O executivo destaca que, em 2014, enquanto os principais mercados farmacêuticos cresceram 1% ou 2%, o faturamento da indústria farmacêutica no Brasil aumentou cerca de 15%. Além disso, as compras governamentais diretas e programas de acesso, como o Aqui Tem Farmácia Popular, vêm crescendo ano a ano. Sendo assim, na visão de Mussolini, o Brasil deverá continuar a atrair empresas e investidores internacionais interessados em explorar as potencialidades do setor. “Ainda mais se a esperada estabilização econômica nos Estados Unidos e na Europa se confirmar, o que poderá canalizar mais recursos para o País”, diz.
Desempenho real
Para o gerente de pesquisa e desenvolvimento da Natulab, Olavo S. Rodrigues, o mercado farmacêutico poderia ter tido resultados ainda melhores em 2014, mas está confiante. “Esperamos para 2015 um ano desafiador e deveremos estar atentos à inflação e às variações do câmbio. A empresa pretende ampliar seus investimentos no parque fabril, na aquisição de novas tecnologias e, principalmente, no desenvolvimento de novos produtos. O momento da Natulab é de manter o crescimento”, revela o executivo.
Já a Pfizer se mostra ainda mais otimista. “Estamos confiantes de que, em 2015, conseguiremos avançar no mercado brasileiro”, afirma o diretor de desenvolvimento de negócios da Pfizer, Mario Levada. “Temos a expectativa de lançar novos medicamentos no País, contemplando necessidades médicas não atendidas e proporcionando tratamentos cada vez mais inovadores aos pacientes. Para isso, a companhia investe fortemente em pesquisa. Globalmente, são cerca de US$ 7 bilhões por ano na descoberta de novos produtos. Esse foco em pesquisa e inovação deve permanecer consistente em 2015.”
Fonte: IMS Health
Característica específica
No segmento de medicamentos fitoterápicos, a taxa de crescimento também foi positiva em 2014, contudo, com um percentual mais discreto do que no ano anterior: 3,65% em unidades e 9,32% em valores, segundo levantamento do IMS Health divulgado pela Associação Brasileira das Empresas do Setor Fitoterápico, Suplemento Alimentar e de Promoção da Saúde (Abifisa).
De acordo com a presidente do Conselho Diretivo da Abifisa, Anny Trentini, nos últimos quatro anos, o segmento cresceu aproximadamente 22% em unidades vendidas e 56% em valores, resultado muito positivo, considerando o cenário de instabilidade econômica mundial que desacelerou vários setores da economia.

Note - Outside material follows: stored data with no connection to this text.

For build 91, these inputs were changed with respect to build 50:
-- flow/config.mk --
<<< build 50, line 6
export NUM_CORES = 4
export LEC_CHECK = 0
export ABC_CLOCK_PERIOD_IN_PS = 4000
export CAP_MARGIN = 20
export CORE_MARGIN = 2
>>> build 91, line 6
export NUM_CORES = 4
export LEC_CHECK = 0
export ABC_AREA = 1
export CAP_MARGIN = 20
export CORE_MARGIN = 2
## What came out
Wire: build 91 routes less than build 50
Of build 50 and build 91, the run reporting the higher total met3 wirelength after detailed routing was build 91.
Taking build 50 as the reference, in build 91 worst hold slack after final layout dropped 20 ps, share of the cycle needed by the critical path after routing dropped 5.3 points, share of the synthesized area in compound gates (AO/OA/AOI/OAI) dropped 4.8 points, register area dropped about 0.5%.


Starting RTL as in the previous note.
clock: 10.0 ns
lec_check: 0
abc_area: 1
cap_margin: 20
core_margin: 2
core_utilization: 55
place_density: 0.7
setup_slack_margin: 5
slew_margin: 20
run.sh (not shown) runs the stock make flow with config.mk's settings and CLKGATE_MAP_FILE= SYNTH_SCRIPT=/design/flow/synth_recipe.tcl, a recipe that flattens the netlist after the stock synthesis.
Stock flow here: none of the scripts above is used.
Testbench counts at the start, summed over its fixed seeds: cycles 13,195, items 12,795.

“Mesmo com uma esperada instabilidade do mercado brasileiro devido a questões político-econômicas, esperamos para 2015 um melhor desempenho nas vendas de produtos fitoterápicos”, afirma. “A busca por terapêuticas menos agressivas e hábitos de vida mais saudáveis tende a ampliar o número de consumidores do segmento que, a cada ano, busca mais produtos inovadores e sustentáveis.”
Entre os de maior sucesso em 2014, a categoria de produtos vasoprotetores, como a castanha-da-índia, foi a que apresentou aumento significativo no ano, superior a 40 %, comparado com o mesmo período de 2013, revela Anny, lembrando que o ano foi bastante intenso em termos de regulação do setor.
“Após longos debates entre associações representativas setoriais e a Agência Nacional de Vigilância Sanitária (Anvisa), foi finalizado o novo marco regulatório de fitoterápicos. Em maio, foi publicada a RDC 26/14 estabelecendo as regras para registro do produto.” Segundo a executiva, foram definidas duas categorias: medicamento fitoterápico (MF), que são aqueles cuja segurança e eficácia estão baseadas em evidências clínicas, e a de produto tradicional fitoterápico (PTF), com segurança e efetividade fundamentadas na tradicionalidade de uso por período mínimo de 30 anos, concebidos para ser utilizados sem necessidade de supervisão médica, em condições clínicas brandas.
Outra novidade do regulamento é a possibilidade da notificação para os fitoterápicos previstos no Formulário de Fitoterápicos da Farmacopeia Brasileira, desde que atendidas determinadas condições. “Todos são PTFs, sendo que a notificação já possibilita a imediata fabricação, importação ou comercialização do produto”, explica Anny Trentini.